**Data for the task:**
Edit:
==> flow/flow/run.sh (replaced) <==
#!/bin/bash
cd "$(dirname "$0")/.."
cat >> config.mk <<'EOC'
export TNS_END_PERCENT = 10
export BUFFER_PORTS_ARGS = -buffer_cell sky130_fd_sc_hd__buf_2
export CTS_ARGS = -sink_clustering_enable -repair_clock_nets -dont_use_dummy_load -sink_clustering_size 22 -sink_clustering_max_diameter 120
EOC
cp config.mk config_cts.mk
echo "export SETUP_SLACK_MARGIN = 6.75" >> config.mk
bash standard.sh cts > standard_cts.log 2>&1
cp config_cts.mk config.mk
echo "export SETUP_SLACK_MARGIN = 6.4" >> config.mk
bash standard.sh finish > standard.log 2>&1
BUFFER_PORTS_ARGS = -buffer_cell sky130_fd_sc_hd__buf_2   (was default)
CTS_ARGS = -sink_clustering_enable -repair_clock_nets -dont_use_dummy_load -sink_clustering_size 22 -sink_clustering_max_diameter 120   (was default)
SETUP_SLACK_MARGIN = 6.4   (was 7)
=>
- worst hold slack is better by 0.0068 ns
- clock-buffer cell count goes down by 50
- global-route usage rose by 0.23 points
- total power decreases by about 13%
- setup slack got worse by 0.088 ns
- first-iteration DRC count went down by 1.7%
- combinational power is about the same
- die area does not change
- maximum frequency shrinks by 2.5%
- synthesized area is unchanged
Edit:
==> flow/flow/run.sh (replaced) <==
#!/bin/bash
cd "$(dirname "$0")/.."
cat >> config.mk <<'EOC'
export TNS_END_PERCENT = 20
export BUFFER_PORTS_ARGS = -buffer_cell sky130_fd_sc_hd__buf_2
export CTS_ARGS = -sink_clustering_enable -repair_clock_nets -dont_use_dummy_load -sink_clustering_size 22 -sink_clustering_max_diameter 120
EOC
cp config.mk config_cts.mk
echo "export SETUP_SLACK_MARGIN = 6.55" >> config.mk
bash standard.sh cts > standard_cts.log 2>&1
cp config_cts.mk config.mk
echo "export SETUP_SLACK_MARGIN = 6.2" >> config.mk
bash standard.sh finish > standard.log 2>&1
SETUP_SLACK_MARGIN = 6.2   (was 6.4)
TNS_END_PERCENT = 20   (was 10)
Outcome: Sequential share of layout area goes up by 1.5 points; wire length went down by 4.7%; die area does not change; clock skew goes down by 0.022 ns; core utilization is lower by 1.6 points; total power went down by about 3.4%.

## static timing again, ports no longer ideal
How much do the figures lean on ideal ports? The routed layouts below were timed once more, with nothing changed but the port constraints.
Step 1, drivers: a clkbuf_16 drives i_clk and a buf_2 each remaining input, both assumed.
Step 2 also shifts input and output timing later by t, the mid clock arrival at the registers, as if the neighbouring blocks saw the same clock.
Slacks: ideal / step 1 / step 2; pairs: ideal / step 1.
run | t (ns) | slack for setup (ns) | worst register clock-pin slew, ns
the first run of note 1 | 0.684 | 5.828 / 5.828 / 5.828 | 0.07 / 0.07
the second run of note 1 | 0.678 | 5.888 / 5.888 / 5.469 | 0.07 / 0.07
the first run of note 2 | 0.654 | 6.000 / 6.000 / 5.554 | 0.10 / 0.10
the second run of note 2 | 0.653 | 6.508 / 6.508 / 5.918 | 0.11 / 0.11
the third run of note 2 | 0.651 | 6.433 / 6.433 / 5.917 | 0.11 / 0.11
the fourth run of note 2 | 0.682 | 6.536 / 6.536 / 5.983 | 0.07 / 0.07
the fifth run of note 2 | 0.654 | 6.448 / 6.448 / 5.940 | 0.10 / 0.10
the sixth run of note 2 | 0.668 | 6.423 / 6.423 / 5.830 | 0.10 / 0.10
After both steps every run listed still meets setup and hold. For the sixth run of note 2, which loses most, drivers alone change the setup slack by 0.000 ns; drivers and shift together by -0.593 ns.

**Exercise:** When a line in the data contains the string "both", copy that line.

**Solution:**
Step 1, drivers: a clkbuf_16 drives i_clk and a buf_2 each remaining input, both assumed.
After both steps every run listed still meets setup and hold. For the sixth run of note 2, which loses most, drivers alone change the setup slack by 0.000 ns; drivers and shift together by -0.593 ns.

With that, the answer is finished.